DATASET ENTRIES section start
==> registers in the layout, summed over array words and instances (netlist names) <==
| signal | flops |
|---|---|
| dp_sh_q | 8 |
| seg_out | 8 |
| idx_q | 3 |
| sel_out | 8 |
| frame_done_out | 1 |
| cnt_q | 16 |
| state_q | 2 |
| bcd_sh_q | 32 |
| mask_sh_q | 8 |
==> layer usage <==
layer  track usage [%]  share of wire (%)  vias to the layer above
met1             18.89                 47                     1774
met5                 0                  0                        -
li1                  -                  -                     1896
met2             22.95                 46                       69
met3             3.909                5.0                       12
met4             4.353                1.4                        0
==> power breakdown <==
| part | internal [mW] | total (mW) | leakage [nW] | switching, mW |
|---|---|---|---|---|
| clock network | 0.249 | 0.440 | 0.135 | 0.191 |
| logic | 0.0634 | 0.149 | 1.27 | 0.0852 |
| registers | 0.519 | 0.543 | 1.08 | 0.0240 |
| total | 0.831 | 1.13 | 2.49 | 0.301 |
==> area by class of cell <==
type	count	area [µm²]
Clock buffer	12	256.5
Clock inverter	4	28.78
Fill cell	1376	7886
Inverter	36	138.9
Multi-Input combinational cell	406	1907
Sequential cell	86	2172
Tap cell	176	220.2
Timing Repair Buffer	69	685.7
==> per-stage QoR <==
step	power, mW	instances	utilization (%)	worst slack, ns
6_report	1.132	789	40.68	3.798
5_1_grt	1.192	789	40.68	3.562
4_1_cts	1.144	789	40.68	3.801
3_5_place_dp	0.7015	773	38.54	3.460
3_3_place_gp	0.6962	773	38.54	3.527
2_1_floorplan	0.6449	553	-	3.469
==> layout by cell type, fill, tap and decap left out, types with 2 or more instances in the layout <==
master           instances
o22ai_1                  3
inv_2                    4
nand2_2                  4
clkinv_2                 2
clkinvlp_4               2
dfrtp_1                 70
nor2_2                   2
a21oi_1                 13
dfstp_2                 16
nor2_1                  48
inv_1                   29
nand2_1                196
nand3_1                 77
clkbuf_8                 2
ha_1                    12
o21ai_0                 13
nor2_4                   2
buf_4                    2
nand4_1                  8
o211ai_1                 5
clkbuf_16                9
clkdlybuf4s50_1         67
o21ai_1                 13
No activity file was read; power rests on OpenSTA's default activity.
DATASET ENTRIES section end
Your response should contain each line of the listing in which the word "instances" occurs.

# [ANSWER SPACE]
==> registers in the layout, summed over array words and instances (netlist names) <==
step	power, mW	instances	utilization (%)	worst slack, ns
==> layout by cell type, fill, tap and decap left out, types with 2 or more instances in the layout <==
master           instances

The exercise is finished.